# Problem to work on
The first line of the data below and every line after it, through the one with "2145 | 51.19 |", must be transcribed without change.

# Data extracts
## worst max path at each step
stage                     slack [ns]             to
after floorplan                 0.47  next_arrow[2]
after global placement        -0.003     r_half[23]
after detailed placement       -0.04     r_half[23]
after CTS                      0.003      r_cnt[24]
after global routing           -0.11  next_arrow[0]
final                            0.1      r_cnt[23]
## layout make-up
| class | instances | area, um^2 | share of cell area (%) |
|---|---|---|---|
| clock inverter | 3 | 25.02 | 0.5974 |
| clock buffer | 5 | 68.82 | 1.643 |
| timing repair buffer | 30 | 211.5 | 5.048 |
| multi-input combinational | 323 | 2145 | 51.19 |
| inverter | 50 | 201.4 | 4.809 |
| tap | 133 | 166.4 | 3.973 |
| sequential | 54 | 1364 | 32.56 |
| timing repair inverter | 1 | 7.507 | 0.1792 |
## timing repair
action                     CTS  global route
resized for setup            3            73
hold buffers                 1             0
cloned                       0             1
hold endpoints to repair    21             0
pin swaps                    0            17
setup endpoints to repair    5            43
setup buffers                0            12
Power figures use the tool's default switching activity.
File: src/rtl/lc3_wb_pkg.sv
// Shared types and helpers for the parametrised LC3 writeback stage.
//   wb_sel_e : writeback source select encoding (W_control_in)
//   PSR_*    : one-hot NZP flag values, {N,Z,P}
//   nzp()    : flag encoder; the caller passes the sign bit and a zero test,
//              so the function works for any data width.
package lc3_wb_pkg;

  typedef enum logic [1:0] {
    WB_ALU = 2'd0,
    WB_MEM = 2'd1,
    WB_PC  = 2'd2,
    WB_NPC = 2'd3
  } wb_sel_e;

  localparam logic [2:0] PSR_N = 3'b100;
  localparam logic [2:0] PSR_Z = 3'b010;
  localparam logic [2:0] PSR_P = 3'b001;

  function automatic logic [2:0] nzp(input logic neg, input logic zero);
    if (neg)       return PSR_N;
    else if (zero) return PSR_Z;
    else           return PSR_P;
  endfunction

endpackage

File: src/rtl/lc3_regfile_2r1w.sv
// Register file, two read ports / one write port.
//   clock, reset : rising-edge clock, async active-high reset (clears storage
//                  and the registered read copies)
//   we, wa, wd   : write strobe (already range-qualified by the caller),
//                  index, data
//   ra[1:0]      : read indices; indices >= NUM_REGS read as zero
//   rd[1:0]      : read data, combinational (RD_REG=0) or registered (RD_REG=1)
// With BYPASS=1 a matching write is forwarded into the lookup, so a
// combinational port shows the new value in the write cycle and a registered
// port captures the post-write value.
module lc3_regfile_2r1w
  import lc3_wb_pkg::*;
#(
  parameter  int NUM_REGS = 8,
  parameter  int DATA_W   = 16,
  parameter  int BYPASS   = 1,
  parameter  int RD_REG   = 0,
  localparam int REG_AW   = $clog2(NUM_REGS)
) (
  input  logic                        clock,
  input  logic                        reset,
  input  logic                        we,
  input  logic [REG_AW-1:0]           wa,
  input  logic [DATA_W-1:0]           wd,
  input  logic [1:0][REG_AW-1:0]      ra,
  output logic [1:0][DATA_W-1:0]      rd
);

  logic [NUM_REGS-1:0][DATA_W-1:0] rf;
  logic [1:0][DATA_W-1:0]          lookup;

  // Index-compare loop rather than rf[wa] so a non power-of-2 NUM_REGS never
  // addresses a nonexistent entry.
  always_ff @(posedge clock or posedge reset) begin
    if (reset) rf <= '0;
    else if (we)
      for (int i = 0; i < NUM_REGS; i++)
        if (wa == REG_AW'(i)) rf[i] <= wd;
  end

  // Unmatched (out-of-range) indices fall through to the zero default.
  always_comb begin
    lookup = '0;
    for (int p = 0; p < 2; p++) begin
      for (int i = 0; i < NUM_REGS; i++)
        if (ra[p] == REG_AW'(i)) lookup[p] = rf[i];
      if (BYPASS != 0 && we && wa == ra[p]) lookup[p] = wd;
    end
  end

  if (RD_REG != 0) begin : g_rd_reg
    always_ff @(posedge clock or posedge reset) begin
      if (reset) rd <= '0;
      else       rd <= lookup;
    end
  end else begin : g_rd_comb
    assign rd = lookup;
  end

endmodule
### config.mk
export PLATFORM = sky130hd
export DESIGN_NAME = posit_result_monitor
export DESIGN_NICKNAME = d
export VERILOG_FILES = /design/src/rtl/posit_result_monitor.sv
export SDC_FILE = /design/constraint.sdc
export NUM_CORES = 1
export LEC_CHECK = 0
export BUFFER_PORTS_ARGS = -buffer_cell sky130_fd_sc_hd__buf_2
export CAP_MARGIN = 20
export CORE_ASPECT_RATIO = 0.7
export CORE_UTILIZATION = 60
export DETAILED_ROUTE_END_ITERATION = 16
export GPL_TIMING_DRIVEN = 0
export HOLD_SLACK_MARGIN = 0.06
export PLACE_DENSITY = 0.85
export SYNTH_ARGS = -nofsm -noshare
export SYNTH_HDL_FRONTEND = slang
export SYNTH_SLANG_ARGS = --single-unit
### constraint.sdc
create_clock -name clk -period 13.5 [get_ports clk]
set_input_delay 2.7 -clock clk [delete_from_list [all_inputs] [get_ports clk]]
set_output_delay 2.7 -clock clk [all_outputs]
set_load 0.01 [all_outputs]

# The completed task
## worst max path at each step
stage                     slack [ns]             to
after floorplan                 0.47  next_arrow[2]
after global placement        -0.003     r_half[23]
after detailed placement       -0.04     r_half[23]
after CTS                      0.003      r_cnt[24]
after global routing           -0.11  next_arrow[0]
final                            0.1      r_cnt[23]
## layout make-up
| class | instances | area, um^2 | share of cell area (%) |
|---|---|---|---|
| clock inverter | 3 | 25.02 | 0.5974 |
| clock buffer | 5 | 68.82 | 1.643 |
| timing repair buffer | 30 | 211.5 | 5.048 |
| multi-input combinational | 323 | 2145 | 51.19 |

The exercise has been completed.